_THE PROBLEM_. Output the entries below exactly, from the first line to the line holding "area: 1900 µm²", both included.

[Records drawn from a dataset]
==========

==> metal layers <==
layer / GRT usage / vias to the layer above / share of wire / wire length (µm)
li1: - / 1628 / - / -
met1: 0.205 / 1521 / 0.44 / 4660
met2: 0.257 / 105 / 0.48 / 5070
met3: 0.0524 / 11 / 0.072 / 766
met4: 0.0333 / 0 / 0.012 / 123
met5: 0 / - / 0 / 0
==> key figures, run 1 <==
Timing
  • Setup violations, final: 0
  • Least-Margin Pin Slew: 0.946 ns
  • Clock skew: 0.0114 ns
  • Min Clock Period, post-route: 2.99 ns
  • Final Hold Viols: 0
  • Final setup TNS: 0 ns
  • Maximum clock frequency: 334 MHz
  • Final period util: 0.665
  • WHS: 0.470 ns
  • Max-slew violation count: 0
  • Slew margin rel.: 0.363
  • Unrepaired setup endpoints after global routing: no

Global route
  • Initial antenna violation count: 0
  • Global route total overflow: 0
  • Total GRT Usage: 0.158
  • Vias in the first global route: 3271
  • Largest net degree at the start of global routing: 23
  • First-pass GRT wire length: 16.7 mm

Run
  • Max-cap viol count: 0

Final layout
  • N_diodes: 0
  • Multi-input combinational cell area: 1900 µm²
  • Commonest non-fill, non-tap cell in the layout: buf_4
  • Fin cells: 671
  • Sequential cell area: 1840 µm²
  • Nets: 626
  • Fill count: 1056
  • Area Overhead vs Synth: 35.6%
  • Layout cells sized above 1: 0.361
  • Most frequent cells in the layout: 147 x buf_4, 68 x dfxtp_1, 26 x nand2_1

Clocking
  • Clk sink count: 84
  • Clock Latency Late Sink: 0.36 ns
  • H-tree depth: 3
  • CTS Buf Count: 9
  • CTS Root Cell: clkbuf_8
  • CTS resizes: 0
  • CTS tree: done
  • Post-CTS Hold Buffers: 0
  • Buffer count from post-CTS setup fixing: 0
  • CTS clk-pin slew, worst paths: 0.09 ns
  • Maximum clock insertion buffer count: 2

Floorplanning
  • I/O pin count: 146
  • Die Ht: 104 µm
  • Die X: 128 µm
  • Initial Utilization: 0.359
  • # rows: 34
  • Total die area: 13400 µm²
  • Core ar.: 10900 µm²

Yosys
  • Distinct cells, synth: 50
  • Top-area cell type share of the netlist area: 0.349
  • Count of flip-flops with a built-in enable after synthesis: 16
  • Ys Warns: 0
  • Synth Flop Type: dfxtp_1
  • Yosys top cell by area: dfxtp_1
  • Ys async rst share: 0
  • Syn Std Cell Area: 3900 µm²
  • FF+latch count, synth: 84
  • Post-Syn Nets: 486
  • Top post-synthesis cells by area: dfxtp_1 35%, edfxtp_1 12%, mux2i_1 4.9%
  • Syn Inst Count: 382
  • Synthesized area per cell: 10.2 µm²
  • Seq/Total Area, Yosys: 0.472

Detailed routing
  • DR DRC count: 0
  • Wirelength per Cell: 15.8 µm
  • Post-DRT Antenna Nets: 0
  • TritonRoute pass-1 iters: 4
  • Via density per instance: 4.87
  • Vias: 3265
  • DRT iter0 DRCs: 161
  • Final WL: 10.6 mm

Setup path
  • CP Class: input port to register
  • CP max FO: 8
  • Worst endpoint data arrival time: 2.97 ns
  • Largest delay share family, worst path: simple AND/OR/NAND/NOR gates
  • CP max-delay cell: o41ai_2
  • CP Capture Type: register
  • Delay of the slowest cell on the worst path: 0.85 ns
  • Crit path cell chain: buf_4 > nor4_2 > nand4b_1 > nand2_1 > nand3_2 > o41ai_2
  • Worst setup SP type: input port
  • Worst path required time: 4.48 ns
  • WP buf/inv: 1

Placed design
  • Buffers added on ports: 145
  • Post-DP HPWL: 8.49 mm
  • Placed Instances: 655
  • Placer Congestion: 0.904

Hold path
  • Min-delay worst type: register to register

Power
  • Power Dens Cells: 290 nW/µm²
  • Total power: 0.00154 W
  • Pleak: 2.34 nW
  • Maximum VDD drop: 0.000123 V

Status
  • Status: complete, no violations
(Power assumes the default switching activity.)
File: src/verilog/ssp_master.sv
`timescale 1ns/100ps
module ssp_master #(
	parameter int DATA_W = 8
) (
	input wire logic core_clk,
	input wire logic resetn,
	input wire logic [ssp_pkg::ADDR_W-1:0] reg_addr,
	input wire logic [ssp_pkg::RDATA_W-1:0] reg_wdata,
	input wire logic reg_wr,
	input wire logic reg_rd,
	output logic [ssp_pkg::RDATA_W-1:0] reg_rdata,
	input wire logic pxfer_wr,
	input wire logic [DATA_W-1:0] pxfer_data,
	input wire logic pxfer_count_zero,
	input wire logic spi_miso,
	output logic spi_sclk,
	output logic spi_mosi,
	output logic spi_sel_n,
	output logic irq
);
	localparam int EW = $clog2(2 * DATA_W);
	localparam logic [EW-1:0] LAST_EDGE = EW'(2 * DATA_W - 1);

	function automatic logic [EW-1:0] last_latch(input logic pha);
		last_latch = EW'(2 * DATA_W - 2) + EW'(pha);
	endfunction

	logic rst_meta;
	logic rst_n;

	always_ff @(posedge core_clk or negedge resetn) begin
		if (!resetn) begin
			rst_meta <= 1'b0;
			rst_n <= 1'b0;
		end else begin
			rst_meta <= 1'b1;
			rst_n <= rst_meta;
		end
	end

	ssp_pkg::ssp_ctrl_t ctrl, next_ctrl;
	ssp_pkg::ssp_flags_t flags, next_flags;
	localparam int FLG_W_C = ssp_pkg::FLG_W;
	ssp_pkg::ssp_state_t state, next_state;
	logic [FLG_W_C-1:0] mask, next_mask;
	logic [7:0] baud_cnt, next_baud_cnt;
	logic [EW-1:0] edge_cnt, next_edge_cnt;
	logic [DATA_W-1:0] tx_buf, next_tx_buf;
	logic [DATA_W-1:0] tx_shift, next_tx_shift;
	logic [DATA_W-1:0] rx_shift, next_rx_shift;
	logic [DATA_W-1:0] rx_data, next_rx_data;
	logic [ssp_pkg::RDATA_W-1:0] next_rdata;
	logic next_sclk, next_mosi, next_irq;
	logic tick;

	// Free-running generator: the first tick after a write lands anywhere
	// within one half-bit, so busy may lag the write by that much
	always_comb begin
		tick = ctrl.enable && (baud_cnt == 8'h00);
		if (!ctrl.enable || tick) begin
			next_baud_cnt = ctrl.baud_div;
		end else begin
			next_baud_cnt = baud_cnt - 8'h01;
		end
	end

	always_comb begin
		logic data_wr;
		logic [DATA_W-1:0] data_in;
		logic load_en;
		logic [DATA_W-1:0] load_val;
		logic set_tx;
		logic set_rx;
		logic flags_rd;
		logic pha;
		data_wr = 1'b0;
		data_in = '0;
		load_en = 1'b0;
		load_val = '0;
		set_tx = 1'b0;
		set_rx = 1'b0;
		flags_rd = reg_rd && (reg_addr == ssp_pkg::OFF_FLAGS);
		pha = ctrl.clock_phase_sel;
		next_ctrl = ctrl;
		next_mask = mask;
		next_flags = flags;
		next_state = state;
		next_edge_cnt = edge_cnt;
		next_tx_buf = tx_buf;
		next_tx_shift = tx_shift;
		next_rx_shift = rx_shift;
		next_rx_data = rx_data;
		next_sclk = spi_sclk;
		next_mosi = spi_mosi;

		if (reg_wr && reg_addr == ssp_pkg::OFF_CTRL) begin
			next_ctrl = ssp_pkg::ssp_ctrl_t'(reg_wdata[ssp_pkg::CTRL_W-1:0]);
			next_ctrl.rsvd = '0;
		end
		if (reg_wr && reg_addr == ssp_pkg::OFF_MASK) begin
			next_mask = reg_wdata[FLG_W_C-1:0];
		end
		// Bus write wins over an event-controller write in the same cycle
		if (reg_wr && reg_addr == ssp_pkg::OFF_TXBUF) begin
			data_wr = 1'b1;
			data_in = reg_wdata[DATA_W-1:0];
		end else if (pxfer_wr) begin
			data_wr = 1'b1;
			data_in = pxfer_data;
		end

		if (!ctrl.enable) begin
			// Disabled port drops writes and parks the clock
			next_state = ssp_pkg::ST_IDLE;
			next_flags.xfer_active_flag = 1'b0;
			next_flags.buf_full = 1'b0;
			next_sclk = ctrl.clock_polarity_sel;
		end else begin
			if (data_wr && state != ssp_pkg::ST_IDLE) begin
				next_tx_buf = data_in;
				next_flags.buf_full = 1'b1;
			end
			case (state)
				ssp_pkg::ST_IDLE: begin
					next_sclk = ctrl.clock_polarity_sel;
					if (data_wr) begin
						load_en = 1'b1;
						load_val = data_in;
						set_tx = 1'b1;
						next_state = ssp_pkg::ST_WAIT;
					end
				end
				ssp_pkg::ST_WAIT: begin
					if (tick) begin
						next_flags.xfer_active_flag = 1'b1;
						next_edge_cnt = '0;
						next_state = ssp_pkg::ST_SHIFT;
					end
				end
				ssp_pkg::ST_SHIFT: begin
					if (tick) begin
						next_sclk = ~spi_sclk;
						next_edge_cnt = (edge_cnt == LAST_EDGE) ? '0 : edge_cnt + EW'(1);
						if (edge_cnt[0] == pha) begin
							next_rx_shift = {rx_shift[DATA_W-2:0], spi_miso};
							if (edge_cnt == last_latch(pha)) begin
								next_rx_data = {rx_shift[DATA_W-2:0], spi_miso};
								set_rx = 1'b1;
								if (flags.buf_full) begin
									load_en = 1'b1;
									load_val = tx_buf;
									next_flags.buf_full = data_wr;
									set_tx = 1'b1;
								end else begin
									next_state = ssp_pkg::ST_TAIL;
								end
							end
						end else begin
							next_mosi = tx_shift[DATA_W-1];
							next_tx_shift = {tx_shift[DATA_W-2:0], 1'b0};
						end
					end
				end
				ssp_pkg::ST_TAIL: begin
					if (tick) begin
						next_sclk = ctrl.clock_polarity_sel;
						next_flags.xfer_active_flag = 1'b0;
						next_state = ssp_pkg::ST_IDLE;
						if (flags.buf_full) begin
							load_en = 1'b1;
							load_val = tx_buf;
							next_flags.buf_full = data_wr;
							set_tx = 1'b1;
							next_state = ssp_pkg::ST_WAIT;
						end else if (data_wr) begin
							load_en = 1'b1;
							load_val = data_in;
							next_flags.buf_full = 1'b0;
							set_tx = 1'b1;
							next_state = ssp_pkg::ST_WAIT;
						end
					end
				end
				default: begin
					next_state = ssp_pkg::ST_IDLE;
				end
			endcase
		end

		// Phase 0 from rest needs the first bit out before the first edge;
		// back to back, the trailing edge of the last bit shifts it out
		if (load_en) begin
			if (!pha && state != ssp_pkg::ST_SHIFT) begin
				next_mosi = load_val[DATA_W-1];
				next_tx_shift = {load_val[DATA_W-2:0], 1'b0};
			end else begin
				next_tx_shift = load_val;
			end
		end

		// Count-zero and buffer-empty share one sticky request, so two events
		// that arrive before the flag is read collapse into one
		set_tx = set_tx || pxfer_count_zero;
		// Read clears, but a new event in the same cycle survives
		next_flags.tx_req_flag = (flags.tx_req_flag && !flags_rd) || set_tx;
		next_flags.rx_req_flag = (flags.rx_req_flag && !flags_rd) || set_rx;

		next_irq = (next_flags.tx_req_flag && next_mask[ssp_pkg::FLG_TX_BIT])
			|| (next_flags.rx_req_flag && next_mask[ssp_pkg::FLG_RX_BIT]);

		next_rdata = '0;
		if (reg_rd) begin
			case (reg_addr)
				ssp_pkg::OFF_CTRL: next_rdata = {16'h0000, ctrl};
				ssp_pkg::OFF_TXBUF: next_rdata[DATA_W-1:0] = tx_buf;
				ssp_pkg::OFF_RXBUF: next_rdata[DATA_W-1:0] = rx_data;
				ssp_pkg::OFF_FLAGS: next_rdata[FLG_W_C-1:0] = flags;
				ssp_pkg::OFF_MASK: next_rdata[FLG_W_C-1:0] = mask;
				default: next_rdata = '0;
			endcase
		end
	end

	always_ff @(posedge core_clk or negedge rst_n) begin
		if (!rst_n) begin
			ctrl <= '{baud_div: ssp_pkg::BAUD_DIV_RESET, default: 1'b0};
			mask <= ssp_pkg::MASK_RESET;
			flags <= '0;
			state <= ssp_pkg::ST_IDLE;
			baud_cnt <= 8'h00;
			edge_cnt <= '0;
			tx_buf <= '0;
			tx_shift <= '0;
			rx_shift <= '0;
			rx_data <= '0;
			reg_rdata <= '0;
			spi_sclk <= 1'b0;
			spi_mosi <= 1'b0;
			spi_sel_n <= 1'b1;
			irq <= 1'b0;
		end else begin
			ctrl <= next_ctrl;
			mask <= next_mask;
			flags <= next_flags;
			state <= next_state;
			baud_cnt <= next_baud_cnt;
			edge_cnt <= next_edge_cnt;
			tx_buf <= next_tx_buf;
			tx_shift <= next_tx_shift;
			rx_shift <= next_rx_shift;
			rx_data <= next_rx_data;
			reg_rdata <= next_rdata;
			spi_sclk <= next_sclk;
			spi_mosi <= next_mosi;
			spi_sel_n <= ~next_flags.xfer_active_flag;
			irq <= next_irq;
		end
	end
endmodule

==========

_TASK RESULT_.
==> metal layers <==
layer / GRT usage / vias to the layer above / share of wire / wire length (µm)
li1: - / 1628 / - / -
met1: 0.205 / 1521 / 0.44 / 4660
met2: 0.257 / 105 / 0.48 / 5070
met3: 0.0524 / 11 / 0.072 / 766
met4: 0.0333 / 0 / 0.012 / 123
met5: 0 / - / 0 / 0
==> key figures, run 1 <==
Timing
  • Setup violations, final: 0
  • Least-Margin Pin Slew: 0.946 ns
  • Clock skew: 0.0114 ns
  • Min Clock Period, post-route: 2.99 ns
  • Final Hold Viols: 0
  • Final setup TNS: 0 ns
  • Maximum clock frequency: 334 MHz
  • Final period util: 0.665
  • WHS: 0.470 ns
  • Max-slew violation count: 0
  • Slew margin rel.: 0.363
  • Unrepaired setup endpoints after global routing: no

Global route
  • Initial antenna violation count: 0
  • Global route total overflow: 0
  • Total GRT Usage: 0.158
  • Vias in the first global route: 3271
  • Largest net degree at the start of global routing: 23
  • First-pass GRT wire length: 16.7 mm

Run
  • Max-cap viol count: 0

Final layout
  • N_diodes: 0
  • Multi-input combinational cell area: 1900 µm²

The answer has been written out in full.